[INPUT FOR THIS TASK]

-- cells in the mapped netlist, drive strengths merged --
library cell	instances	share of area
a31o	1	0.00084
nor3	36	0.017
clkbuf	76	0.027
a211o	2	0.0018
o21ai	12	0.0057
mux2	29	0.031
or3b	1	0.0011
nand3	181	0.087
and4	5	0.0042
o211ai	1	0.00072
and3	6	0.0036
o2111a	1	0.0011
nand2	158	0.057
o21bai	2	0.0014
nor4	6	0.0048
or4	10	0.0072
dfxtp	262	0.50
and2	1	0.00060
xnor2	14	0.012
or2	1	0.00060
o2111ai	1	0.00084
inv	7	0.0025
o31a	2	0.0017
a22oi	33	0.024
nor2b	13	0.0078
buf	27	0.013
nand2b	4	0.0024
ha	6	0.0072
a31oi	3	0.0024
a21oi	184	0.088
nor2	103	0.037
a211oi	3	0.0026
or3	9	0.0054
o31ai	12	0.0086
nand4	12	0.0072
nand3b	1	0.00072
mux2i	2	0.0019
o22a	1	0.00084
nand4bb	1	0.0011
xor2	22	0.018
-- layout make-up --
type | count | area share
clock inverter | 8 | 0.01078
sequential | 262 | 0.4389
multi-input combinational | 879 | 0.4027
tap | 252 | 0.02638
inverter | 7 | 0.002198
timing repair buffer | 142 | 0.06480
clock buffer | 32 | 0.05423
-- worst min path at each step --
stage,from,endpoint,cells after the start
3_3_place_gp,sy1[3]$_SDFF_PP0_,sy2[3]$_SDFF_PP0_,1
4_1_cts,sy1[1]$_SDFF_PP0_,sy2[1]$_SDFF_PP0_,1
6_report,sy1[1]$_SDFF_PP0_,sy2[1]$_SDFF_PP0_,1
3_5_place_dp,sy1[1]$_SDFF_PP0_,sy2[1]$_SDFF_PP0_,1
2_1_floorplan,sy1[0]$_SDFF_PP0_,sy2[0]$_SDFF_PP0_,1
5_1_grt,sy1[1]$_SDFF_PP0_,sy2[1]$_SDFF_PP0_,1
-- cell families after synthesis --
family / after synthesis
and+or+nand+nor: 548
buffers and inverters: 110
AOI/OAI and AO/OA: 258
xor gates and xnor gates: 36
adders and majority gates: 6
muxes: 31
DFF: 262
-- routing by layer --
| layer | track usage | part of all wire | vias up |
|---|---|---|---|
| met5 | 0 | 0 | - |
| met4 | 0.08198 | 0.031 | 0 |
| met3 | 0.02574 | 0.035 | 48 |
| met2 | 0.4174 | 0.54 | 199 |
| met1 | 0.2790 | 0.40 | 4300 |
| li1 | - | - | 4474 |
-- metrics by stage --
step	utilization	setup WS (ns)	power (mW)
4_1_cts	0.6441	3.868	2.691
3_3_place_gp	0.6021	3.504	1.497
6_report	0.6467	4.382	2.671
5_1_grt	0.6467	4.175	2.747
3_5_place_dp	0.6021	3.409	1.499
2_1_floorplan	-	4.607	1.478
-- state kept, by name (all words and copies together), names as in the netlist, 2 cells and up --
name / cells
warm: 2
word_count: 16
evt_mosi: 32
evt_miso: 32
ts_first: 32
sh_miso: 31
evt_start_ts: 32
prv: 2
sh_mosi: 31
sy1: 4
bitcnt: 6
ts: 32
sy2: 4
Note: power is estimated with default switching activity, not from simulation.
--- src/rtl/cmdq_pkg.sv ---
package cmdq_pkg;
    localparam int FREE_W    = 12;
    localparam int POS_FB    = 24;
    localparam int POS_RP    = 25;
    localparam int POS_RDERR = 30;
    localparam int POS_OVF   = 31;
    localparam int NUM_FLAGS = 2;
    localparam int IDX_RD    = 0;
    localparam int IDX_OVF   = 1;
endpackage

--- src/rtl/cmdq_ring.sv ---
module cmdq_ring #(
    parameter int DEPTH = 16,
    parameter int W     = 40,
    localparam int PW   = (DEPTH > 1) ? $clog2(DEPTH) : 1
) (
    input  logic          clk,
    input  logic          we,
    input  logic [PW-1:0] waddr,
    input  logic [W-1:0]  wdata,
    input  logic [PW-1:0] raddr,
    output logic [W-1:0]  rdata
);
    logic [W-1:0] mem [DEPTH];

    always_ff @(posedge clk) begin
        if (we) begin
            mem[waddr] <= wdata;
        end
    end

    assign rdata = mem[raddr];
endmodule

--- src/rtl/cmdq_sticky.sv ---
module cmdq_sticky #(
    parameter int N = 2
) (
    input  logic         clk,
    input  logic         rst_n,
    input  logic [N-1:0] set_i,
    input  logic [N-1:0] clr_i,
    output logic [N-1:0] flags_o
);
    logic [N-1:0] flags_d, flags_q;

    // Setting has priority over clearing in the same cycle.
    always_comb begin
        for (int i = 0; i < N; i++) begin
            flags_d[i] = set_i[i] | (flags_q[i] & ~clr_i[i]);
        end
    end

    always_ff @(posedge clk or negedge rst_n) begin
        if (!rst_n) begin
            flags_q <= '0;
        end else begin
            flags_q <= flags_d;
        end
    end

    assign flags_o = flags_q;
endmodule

[/INPUT FOR THIS TASK]

» **TASK DIRECTIONS**:
Stop at the line containing "ts_first: 32". Please print exactly every line before it from the start of the records, plus that line itself, and nothing else.

» **EXERCISE ANSWER**:
-- cells in the mapped netlist, drive strengths merged --
library cell	instances	share of area
a31o	1	0.00084
nor3	36	0.017
clkbuf	76	0.027
a211o	2	0.0018
o21ai	12	0.0057
mux2	29	0.031
or3b	1	0.0011
nand3	181	0.087
and4	5	0.0042
o211ai	1	0.00072
and3	6	0.0036
o2111a	1	0.0011
nand2	158	0.057
o21bai	2	0.0014
nor4	6	0.0048
or4	10	0.0072
dfxtp	262	0.50
and2	1	0.00060
xnor2	14	0.012
or2	1	0.00060
o2111ai	1	0.00084
inv	7	0.0025
o31a	2	0.0017
a22oi	33	0.024
nor2b	13	0.0078
buf	27	0.013
nand2b	4	0.0024
ha	6	0.0072
a31oi	3	0.0024
a21oi	184	0.088
nor2	103	0.037
a211oi	3	0.0026
or3	9	0.0054
o31ai	12	0.0086
nand4	12	0.0072
nand3b	1	0.00072
mux2i	2	0.0019
o22a	1	0.00084
nand4bb	1	0.0011
xor2	22	0.018
-- layout make-up --
type | count | area share
clock inverter | 8 | 0.01078
sequential | 262 | 0.4389
multi-input combinational | 879 | 0.4027
tap | 252 | 0.02638
inverter | 7 | 0.002198
timing repair buffer | 142 | 0.06480
clock buffer | 32 | 0.05423
-- worst min path at each step --
stage,from,endpoint,cells after the start
3_3_place_gp,sy1[3]$_SDFF_PP0_,sy2[3]$_SDFF_PP0_,1
4_1_cts,sy1[1]$_SDFF_PP0_,sy2[1]$_SDFF_PP0_,1
6_report,sy1[1]$_SDFF_PP0_,sy2[1]$_SDFF_PP0_,1
3_5_place_dp,sy1[1]$_SDFF_PP0_,sy2[1]$_SDFF_PP0_,1
2_1_floorplan,sy1[0]$_SDFF_PP0_,sy2[0]$_SDFF_PP0_,1
5_1_grt,sy1[1]$_SDFF_PP0_,sy2[1]$_SDFF_PP0_,1
-- cell families after synthesis --
family / after synthesis
and+or+nand+nor: 548
buffers and inverters: 110
AOI/OAI and AO/OA: 258
xor gates and xnor gates: 36
adders and majority gates: 6
muxes: 31
DFF: 262
-- routing by layer --
| layer | track usage | part of all wire | vias up |
|---|---|---|---|
| met5 | 0 | 0 | - |
| met4 | 0.08198 | 0.031 | 0 |
| met3 | 0.02574 | 0.035 | 48 |
| met2 | 0.4174 | 0.54 | 199 |
| met1 | 0.2790 | 0.40 | 4300 |
| li1 | - | - | 4474 |
-- metrics by stage --
step	utilization	setup WS (ns)	power (mW)
4_1_cts	0.6441	3.868	2.691
3_3_place_gp	0.6021	3.504	1.497
6_report	0.6467	4.382	2.671
5_1_grt	0.6467	4.175	2.747
3_5_place_dp	0.6021	3.409	1.499
2_1_floorplan	-	4.607	1.478
-- state kept, by name (all words and copies together), names as in the netlist, 2 cells and up --
name / cells
warm: 2
word_count: 16
evt_mosi: 32
evt_miso: 32
ts_first: 32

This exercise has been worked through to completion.